From time to time, I still go looking for small things. These days they can be harder to find – my adult eyes have been conditioned to look instead for the roar of advertising and the flicker of potential danger. It takes a concentrated effort to search instead for the spaces between, to study the edges of things. But sometimes, when my mind is at ease and the city’s drone has receded a little from the foreground, my eye for small things returns, and I am transported back to a time when a marble was a tiny world, and a potato seemed to possess a kindness all of his own making.

Three or four years ago, on a rainy Friday when I should have been at work, my friend Esther and I went looking for small things together. Our search lead us to a very specific place, where we knew that wonderful small things would be waiting: the Foundling Museum in central London, which commemorates the Foundling Hospital, a home for orphaned and abandoned children opened by Thomas Coram in 1741. The hospital doesn’t exist anymore – it moved from central London to Surrey in 1937, then to Hertfordshire, and closed in the 1950s; but a sense of what it must have been like is preserved in the museum by thousands of photographs, paintings and even video interviews with some of the last children to sleep in its dormitories.

The Foundling Museum
The suffering that the children of England had to endure during the first few centuries of the Foundling Hospital’s existence was horrific. With the Industrial Revolution beginning just twenty years after the institution opened, children weren’t the precious small things they are today: they became little more than conveniently-sized workers, with fingers small enough to unpick the tangled cotton in the dark Satanic mills of Manchester and bodies slender enough to fit deep inside the soot-clogged chimneys of London. Under-nourished and with virtually no medical care, in much of the country a child reaching adulthood was the exception rather than the rule. The Foundling Hospital’s own statistics speak volumes about the experience of children in Britain at that time: of the nearly 15,000 children presented to the hospital in the four years from 1756, only 4,400 survived to be apprenticed out.

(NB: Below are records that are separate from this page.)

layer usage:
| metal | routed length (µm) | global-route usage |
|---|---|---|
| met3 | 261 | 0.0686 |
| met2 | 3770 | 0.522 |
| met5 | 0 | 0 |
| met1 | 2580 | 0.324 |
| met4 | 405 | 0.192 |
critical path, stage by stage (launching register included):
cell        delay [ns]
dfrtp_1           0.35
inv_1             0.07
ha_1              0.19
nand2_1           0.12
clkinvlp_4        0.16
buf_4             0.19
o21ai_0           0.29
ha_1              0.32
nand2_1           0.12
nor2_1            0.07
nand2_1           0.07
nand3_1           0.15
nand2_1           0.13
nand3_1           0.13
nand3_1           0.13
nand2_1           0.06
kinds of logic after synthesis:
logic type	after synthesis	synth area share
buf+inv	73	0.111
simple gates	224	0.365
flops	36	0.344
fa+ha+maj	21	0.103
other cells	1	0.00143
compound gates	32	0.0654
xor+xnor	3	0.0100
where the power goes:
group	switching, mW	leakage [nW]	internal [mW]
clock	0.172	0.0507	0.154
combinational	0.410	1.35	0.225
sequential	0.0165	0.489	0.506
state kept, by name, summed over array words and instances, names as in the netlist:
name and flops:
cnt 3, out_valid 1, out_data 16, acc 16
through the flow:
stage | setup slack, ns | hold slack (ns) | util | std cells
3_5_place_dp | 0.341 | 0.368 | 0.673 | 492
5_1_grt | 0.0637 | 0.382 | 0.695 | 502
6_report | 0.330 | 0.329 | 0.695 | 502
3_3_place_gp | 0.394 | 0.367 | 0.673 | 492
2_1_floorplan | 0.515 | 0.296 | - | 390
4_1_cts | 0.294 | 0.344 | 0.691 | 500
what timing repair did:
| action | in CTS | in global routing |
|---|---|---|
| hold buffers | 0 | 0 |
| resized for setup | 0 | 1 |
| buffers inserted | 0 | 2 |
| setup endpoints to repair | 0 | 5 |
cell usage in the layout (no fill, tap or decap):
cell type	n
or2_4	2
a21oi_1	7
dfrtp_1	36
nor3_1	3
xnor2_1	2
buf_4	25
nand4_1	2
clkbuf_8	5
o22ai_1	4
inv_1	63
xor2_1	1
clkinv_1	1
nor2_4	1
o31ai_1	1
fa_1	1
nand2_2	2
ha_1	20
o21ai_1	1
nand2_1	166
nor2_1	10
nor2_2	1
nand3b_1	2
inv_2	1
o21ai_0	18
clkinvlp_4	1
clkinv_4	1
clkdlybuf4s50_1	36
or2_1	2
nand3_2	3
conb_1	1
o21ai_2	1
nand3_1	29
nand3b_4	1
## src/rtl/jtag_pkg.sv

```systemverilog
// Shared JTAG definitions: IEEE 1149.1 TAP state encodings, IR width and the
// TAP next-state function used by both the state register and the pulse decode.
package jtag_pkg;

    localparam int IR_WIDTH = 4;

    typedef enum logic [3:0] {
        EX2_DR = 4'h0,
        EX1_DR = 4'h1,
        SH_DR  = 4'h2,
        PA_DR  = 4'h3,
        SEL_IR = 4'h4,
        UPD_DR = 4'h5,
        CAP_DR = 4'h6,
        SEL_DR = 4'h7,
        EX2_IR = 4'h8,
        EX1_IR = 4'h9,
        SH_IR  = 4'hA,
        PA_IR  = 4'hB,
        RTI    = 4'hC,
        UPD_IR = 4'hD,
        CAP_IR = 4'hE,
        TLR    = 4'hF
    } tap_state_t;

    function automatic tap_state_t tap_next(input tap_state_t s, input logic tms);
        tap_state_t n;
        n = TLR;
        case (s)
            TLR:    n = tms ? TLR    : RTI;
            RTI:    n = tms ? SEL_DR : RTI;
            SEL_DR: n = tms ? SEL_IR : CAP_DR;
            CAP_DR: n = tms ? EX1_DR : SH_DR;
            SH_DR:  n = tms ? EX1_DR : SH_DR;
            EX1_DR: n = tms ? UPD_DR : PA_DR;
            PA_DR:  n = tms ? EX2_DR : PA_DR;
            EX2_DR: n = tms ? UPD_DR : SH_DR;
            UPD_DR: n = tms ? SEL_DR : RTI;
            SEL_IR: n = tms ? TLR    : CAP_IR;
            CAP_IR: n = tms ? EX1_IR : SH_IR;
            SH_IR:  n = tms ? EX1_IR : SH_IR;
            EX1_IR: n = tms ? UPD_IR : PA_IR;
            PA_IR:  n = tms ? EX2_IR : PA_IR;
            EX2_IR: n = tms ? UPD_IR : SH_IR;
            UPD_IR: n = tms ? SEL_DR : RTI;
            default: n = TLR;
        endcase
        return n;
    endfunction

    // The IR column of the TAP diagram, SEL_IR through UPD_IR.
    function automatic logic is_ir_side(input tap_state_t s);
        return (s == SEL_IR) || (s == CAP_IR) || (s == SH_IR) || (s == EX1_IR) ||
               (s == PA_IR)  || (s == EX2_IR) || (s == UPD_IR);
    endfunction

endpackage

```

## src/rtl/jtag_tap_fsm.sv

```systemverilog
// TAP state register; advances one 1149.1 transition per qualified TCK strobe.
// state_next is exported so the parent can register update pulses on entry.
module jtag_tap_fsm
    import jtag_pkg::*;
(
    input  logic       ICLK,
    input  logic       reset,
    input  logic       adv,
    input  logic       tms,
    output logic [3:0] state,
    output logic [3:0] state_next
);

    tap_state_t state_reg;
    tap_state_t next_calc;

    assign next_calc = tap_next(state_reg, tms);

    always_ff @(posedge ICLK or negedge reset) begin
        if (!reset) begin
            state_reg <= TLR;
        end else if (adv) begin
            state_reg <= next_calc;
        end
    end

    assign state      = state_reg;
    assign state_next = adv ? next_calc : state_reg;

endmodule

```

## src/rtl/jtag_tap_ctrl.sv

```systemverilog
// JTAG TAP controller: output decode, cell strobes and registered update pulses.
// Define JTAG_TAP_IDLE_CNT_EN to add the 16-bit saturating RTI strobe counter idle_cnt.
module jtag_tap_ctrl
    import jtag_pkg::*;
(
    input  logic        ICLK,
    input  logic        reset,
    input  logic        tck_en,
    input  logic        tms,
    output logic        shift_ir,
    output logic        clk_ir,
    output logic        update_ir,
    output logic        shift_dr,
    output logic        clk_dr,
    output logic        update_dr,
    output logic        tlr,
    output logic        tdo_en,
    output logic        tdo_sel,
    output logic [3:0]  tap_state
`ifdef JTAG_TAP_IDLE_CNT_EN
    ,
    output logic [15:0] idle_cnt
`endif
);

    logic       armed_reg;
    logic       adv;
    logic [3:0] state_bits;
    logic [3:0] next_bits;
    tap_state_t state;
    tap_state_t state_next;
    logic       update_ir_reg;
    logic       update_dr_reg;

    // The first cycle after reset release is a settling cycle: strobes are ignored.
    always_ff @(posedge ICLK or negedge reset) begin
        if (!reset) begin
            armed_reg <= 1'b0;
        end else begin
            armed_reg <= 1'b1;
        end
    end

    assign adv = tck_en & armed_reg;

    jtag_tap_fsm u_fsm (
        .ICLK       (ICLK),
        .reset      (reset),
        .adv        (adv),
        .tms        (tms),
        .state      (state_bits),
        .state_next (next_bits)
    );

    assign state      = tap_state_t'(state_bits);
    assign state_next = tap_state_t'(next_bits);

    // High exactly in the first cycle spent in UPD_x; never re-fires while parked there.
    always_ff @(posedge ICLK or negedge reset) begin
        if (!reset) begin
            update_ir_reg <= 1'b0;
            update_dr_reg <= 1'b0;
        end else begin
            update_ir_reg <= adv && (state_next == UPD_IR);
            update_dr_reg <= adv && (state_next == UPD_DR);
        end
    end

    // Cell strobes fire on the edge that leaves CAP/SH so the cell samples the
    // mux selection of the state being left.
    assign shift_ir  = (state == SH_IR);
    assign shift_dr  = (state == SH_DR);
    assign clk_ir    = adv && ((state == CAP_IR) || (state == SH_IR));
    assign clk_dr    = adv && ((state == CAP_DR) || (state == SH_DR));
    assign update_ir = update_ir_reg;
    assign update_dr = update_dr_reg;
    assign tlr       = (state == TLR);
    assign tdo_en    = shift_ir || shift_dr;
    assign tdo_sel   = is_ir_side(state);
    assign tap_state = state_bits;

`ifdef JTAG_TAP_IDLE_CNT_EN
    logic [15:0] idle_cnt_reg;

    always_ff @(posedge ICLK or negedge reset) begin
        if (!reset) begin
            idle_cnt_reg <= 16'h0000;
        end else if (adv) begin
            if (state == RTI) begin
                if (idle_cnt_reg != 16'hFFFF) begin
                    idle_cnt_reg <= idle_cnt_reg + 16'h0001;
                end
            end else if (state_next == RTI) begin
                idle_cnt_reg <= 16'h0000;
            end
        end
    end

    assign idle_cnt = idle_cnt_reg;
`endif

endmodule

```
<file path="src/rtl/segment_transition_ctrl_pkg.sv">
// ---------------------------------------------------------------------------
// segment_transition_ctrl_pkg
//
// Shared types and constants for the segment transition controller and its
// trigger evaluator.
//
//   REP_INFINITE         all-ones repetition value at the default width;
//                        a segment with this repetition count loops forever
//   segment_fsm_state_t  controller FSM: ST_RUN (no request armed) and
//                        ST_WAIT (request armed, waiting for its trigger)
//   transition_mode_t    encoding of the TRANSITION_MODE register
//   mode_known()         1 when a mode code is accepted by this build
//
// Configuration macro: SEGMENT_TRANSITION_EXT_EN makes MODE_EXT a known mode.
// ---------------------------------------------------------------------------
package segment_transition_ctrl_pkg;

  localparam int REP_W_DEFAULT = 16;
  localparam logic [REP_W_DEFAULT-1:0] REP_INFINITE = '1;

  typedef enum logic {
    ST_RUN  = 1'b0,
    ST_WAIT = 1'b1
  } segment_fsm_state_t;

  typedef enum logic [7:0] {
    MODE_SYNC_IDX = 8'h00,
    MODE_SYS_TIME = 8'h01,
    MODE_GPIO     = 8'h02,
    MODE_EXT      = 8'hF0
  } transition_mode_t;

  function automatic logic mode_known(input logic [7:0] mode);
    logic known;
    known = 1'b0;
    case (mode)
      MODE_SYNC_IDX: known = 1'b1;
      MODE_SYS_TIME: known = 1'b1;
      MODE_GPIO:     known = 1'b1;
`ifdef SEGMENT_TRANSITION_EXT_EN
      MODE_EXT:      known = 1'b1;
`endif
      default:       known = 1'b0;
    endcase
    return known;
  endfunction

endpackage

</file>
<file path="src/rtl/segment_transition_ctrl_trigger.sv">
// ---------------------------------------------------------------------------
// segment_transition_ctrl_trigger
//
// Evaluates the transition condition for the currently armed request and
// raises FIRE for each cycle in which it holds. It keeps no segment state;
// its only storage is the previous-cycle GPIO sample used for edge detection.
//
// Ports
//   CLK, RST    clock, synchronous active-high reset
//   MODE        armed transition mode (transition_mode_t code)
//   VALUE       armed transition value: sys-time target or GPIO index [1:0]
//   SYS_TIME    free-running system time
//   LOOP_END    sampler wrapped its index this cycle
//   STOP        controller STOP flag (segment already finished)
//   GPIO_IN     synchronised GPIO inputs
//   FIRE        condition met this cycle (combinational)
//
// Configuration macro: SEGMENT_TRANSITION_EXT_EN adds MODE_EXT, which fires
// like MODE_SYNC_IDX.
// ---------------------------------------------------------------------------
module segment_transition_ctrl_trigger
  import segment_transition_ctrl_pkg::*;
#(
  parameter int SYS_TIME_W = 64
) (
  input  logic                  CLK,
  input  logic                  RST,
  input  logic [7:0]            MODE,
  input  logic [SYS_TIME_W-1:0] VALUE,
  input  logic [SYS_TIME_W-1:0] SYS_TIME,
  input  logic                  LOOP_END,
  input  logic                  STOP,
  input  logic [3:0]            GPIO_IN,
  output logic                  FIRE
);

  logic [3:0] gpio_prev_q;
  logic [1:0] gpio_sel;

  assign gpio_sel = VALUE[1:0];

  always_ff @(posedge CLK) begin
    if (RST) begin
      gpio_prev_q <= 4'b0000;
    end else begin
      gpio_prev_q <= GPIO_IN;
    end
  end

  always_comb begin
    FIRE = 1'b0;
    case (MODE)
      // A stopped segment produces no further LOOP_END, so STOP stands in
      // for the loop boundary that will never come.
      MODE_SYNC_IDX: FIRE = LOOP_END || STOP;
      MODE_SYS_TIME: FIRE = (SYS_TIME >= VALUE);
      MODE_GPIO:     FIRE = GPIO_IN[gpio_sel] && !gpio_prev_q[gpio_sel];
`ifdef SEGMENT_TRANSITION_EXT_EN
      MODE_EXT:      FIRE = LOOP_END || STOP;
`endif
      default:       FIRE = 1'b0;
    endcase
  end

endmodule

</file>
<file path="src/rtl/segment_transition_ctrl.sv">
// ---------------------------------------------------------------------------
// segment_transition_ctrl
//
// N-segment playback controller for one modulation/STM engine. Tracks the
// active segment, counts loop repetitions, raises STOP when a finite
// repetition count is used up, and swaps segments when an armed request's
// trigger fires (SYNC_IDX, SYS_TIME, GPIO, optionally EXT).
//
// Ports
//   CLK, RST          clock, synchronous active-high reset
//   UPDATE            one-cycle pulse: latch REQ_SEGMENT/TRANSITION_MODE/
//                     TRANSITION_VALUE as the pending request
//   REQ_SEGMENT       requested segment
//   TRANSITION_MODE   transition_mode_t code
//   TRANSITION_VALUE  sys-time target (SYS_TIME) or GPIO index [1:0] (GPIO)
//   REP               per-segment repetition counts, segment s at
//                     [s*REP_W +: REP_W]; loop plays REP+1 times, all-ones
//                     means infinite
//   LOOP_END          sampler index wrapped to 0 this cycle
//   SYS_TIME          free-running system time
//   GPIO_IN           synchronised GPIO inputs
//   SEGMENT           active segment
//   SWAP              one-cycle pulse in the cycle SEGMENT changes
//   STOP              finite repetitions exhausted (sticky until a swap)
//   PENDING           request armed, not yet taken
//   REQ_ERR           one-cycle pulse: UPDATE rejected
//   DBG_STATE         FSM state (segment_fsm_state_t)
//   DBG_REP_CNT       repetition counter of the active segment
//
// Handshake: UPDATE, LOOP_END are single-cycle strobes with no back-pressure;
// SWAP and REQ_ERR are single-cycle strobes, all outputs are registered.
//
// Configuration macro: SEGMENT_TRANSITION_EXT_EN enables EXT mode, which
// swaps like SYNC_IDX and then auto-advances to the next segment each time
// the active one finishes, never asserting STOP, until the next accepted
// UPDATE. Without the macro EXT is rejected like any unknown mode.
// ---------------------------------------------------------------------------
module segment_transition_ctrl
  import segment_transition_ctrl_pkg::*;
#(
  parameter int NUM_SEGMENT = 2,
  parameter int REP_W       = 16,
  parameter int SYS_TIME_W  = 64,
  localparam int SEG_W      = $clog2(NUM_SEGMENT)
) (
  input  logic                         CLK,
  input  logic                         RST,
  input  logic                         UPDATE,
  input  logic [SEG_W-1:0]             REQ_SEGMENT,
  input  logic [7:0]                   TRANSITION_MODE,
  input  logic [SYS_TIME_W-1:0]        TRANSITION_VALUE,
  input  logic [NUM_SEGMENT*REP_W-1:0] REP,
  input  logic                         LOOP_END,
  input  logic [SYS_TIME_W-1:0]        SYS_TIME,
  input  logic [3:0]                   GPIO_IN,
  output logic [SEG_W-1:0]             SEGMENT,
  output logic                         SWAP,
  output logic                         STOP,
  output logic                         PENDING,
  output logic                         REQ_ERR,
  output logic                         DBG_STATE,
  output logic [REP_W-1:0]             DBG_REP_CNT
);

  segment_fsm_state_t     state_q;
  logic [SEG_W-1:0]       segment_q;
  logic [SEG_W-1:0]       req_seg_q;
  logic [7:0]             mode_q;
  logic [SYS_TIME_W-1:0]  value_q;
  logic [REP_W-1:0]       rep_cnt_q;
  logic                   swap_q;
  logic                   stop_q;
  logic                   pending_q;
  logic                   req_err_q;
  logic                   ext_q;

  logic [REP_W-1:0]       rep_cur;
  logic                   rep_finite;
  logic                   rep_done;
  logic                   req_valid;
  logic                   accept;
  logic                   fire;
  logic                   take;
  logic                   adv;
  logic [SEG_W-1:0]       seg_next;

  assign rep_cur    = REP[int'(segment_q)*REP_W +: REP_W];
  assign rep_finite = (rep_cur != {REP_W{1'b1}});
  // The loop boundary that completes the last repetition of this segment.
  assign rep_done   = LOOP_END && rep_finite && (rep_cnt_q == rep_cur);

  assign req_valid  = (int'(REQ_SEGMENT) < NUM_SEGMENT) && mode_known(TRANSITION_MODE);
  assign accept     = UPDATE && req_valid;

  // An accepted UPDATE replaces the armed request, so it suppresses a
  // trigger firing for the request it replaces.
  assign take       = (state_q == ST_WAIT) && fire && !accept;

  // Auto-advance only ever happens in EXT playback; ext_q is constant 0
  // otherwise.
  assign adv        = ext_q && rep_done;
  assign seg_next   = (int'(segment_q) == NUM_SEGMENT - 1) ? '0 : segment_q + 1'b1;

  segment_transition_ctrl_trigger #(
    .SYS_TIME_W (SYS_TIME_W)
  ) u_transition_trigger (
    .CLK      (CLK),
    .RST      (RST),
    .MODE     (mode_q),
    .VALUE    (value_q),
    .SYS_TIME (SYS_TIME),
    .LOOP_END (LOOP_END),
    .STOP     (stop_q),
    .GPIO_IN  (GPIO_IN),
    .FIRE     (fire)
  );

`ifndef SEGMENT_TRANSITION_EXT_EN
  assign ext_q = 1'b0;
`endif

  always_ff @(posedge CLK) begin
    if (RST) begin
      state_q   <= ST_RUN;
      segment_q <= '0;
      req_seg_q <= '0;
      mode_q    <= 8'h00;
      value_q   <= '0;
      rep_cnt_q <= '0;
      swap_q    <= 1'b0;
      stop_q    <= 1'b0;
      pending_q <= 1'b0;
      req_err_q <= 1'b0;
`ifdef SEGMENT_TRANSITION_EXT_EN
      ext_q     <= 1'b0;
`endif
    end else begin
      swap_q    <= 1'b0;
      req_err_q <= 1'b0;

      // Segment / repetition bookkeeping. A swap takes priority over a
      // coincident LOOP_END, which is then not counted on the new segment.
      if (take) begin
        segment_q <= req_seg_q;
        rep_cnt_q <= '0;
        stop_q    <= 1'b0;
        swap_q    <= 1'b1;
        state_q   <= ST_RUN;
        pending_q <= 1'b0;
`ifdef SEGMENT_TRANSITION_EXT_EN
        ext_q     <= (mode_q == MODE_EXT);
`endif
      end else if (adv) begin
        segment_q <= seg_next;
        rep_cnt_q <= '0;
        swap_q    <= 1'b1;
      end else if (LOOP_END && rep_finite) begin
        // rep_cnt stops at REP, which is below all-ones, so it cannot wrap.
        if (rep_cnt_q == rep_cur) begin
          stop_q <= 1'b1;
        end else begin
          rep_cnt_q <= rep_cnt_q + 1'b1;
        end
      end

      // Request handling; take is never set in the same cycle as accept.
      if (UPDATE) begin
        if (req_valid) begin
          req_seg_q <= REQ_SEGMENT;
          mode_q    <= TRANSITION_MODE;
          value_q   <= TRANSITION_VALUE;
          state_q   <= ST_WAIT;
          pending_q <= 1'b1;
`ifdef SEGMENT_TRANSITION_EXT_EN
          ext_q     <= 1'b0;
`endif
        end else begin
          req_err_q <= 1'b1;
        end
      end
    end
  end

  assign SEGMENT     = segment_q;
  assign SWAP        = swap_q;
  assign STOP        = stop_q;
  assign PENDING     = pending_q;
  assign REQ_ERR     = req_err_q;
  assign DBG_STATE   = state_q;
  assign DBG_REP_CNT = rep_cnt_q;

endmodule

</file>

Most of the children who ended up in the Foundling Hospital were left there by parents who loved them desperately, who wanted to keep them, but were simply unable to because of the dire circumstances of their lives. It was poverty – simple, merciless poverty – that pulled those families apart. Because the children were entrusted rather than abandoned, their parents developed an informal system of marking a child as theirs, so that they could be identified and reclaimed when – and if – the parents were able to look after them again. They did this by leaving tiny trinkets and tokens with their children as symbols of their love; the more special and unique the item, the more likely they would be able to identify their child in the future. It was these small things that caught my eye the first time I visited the Foundling Museum.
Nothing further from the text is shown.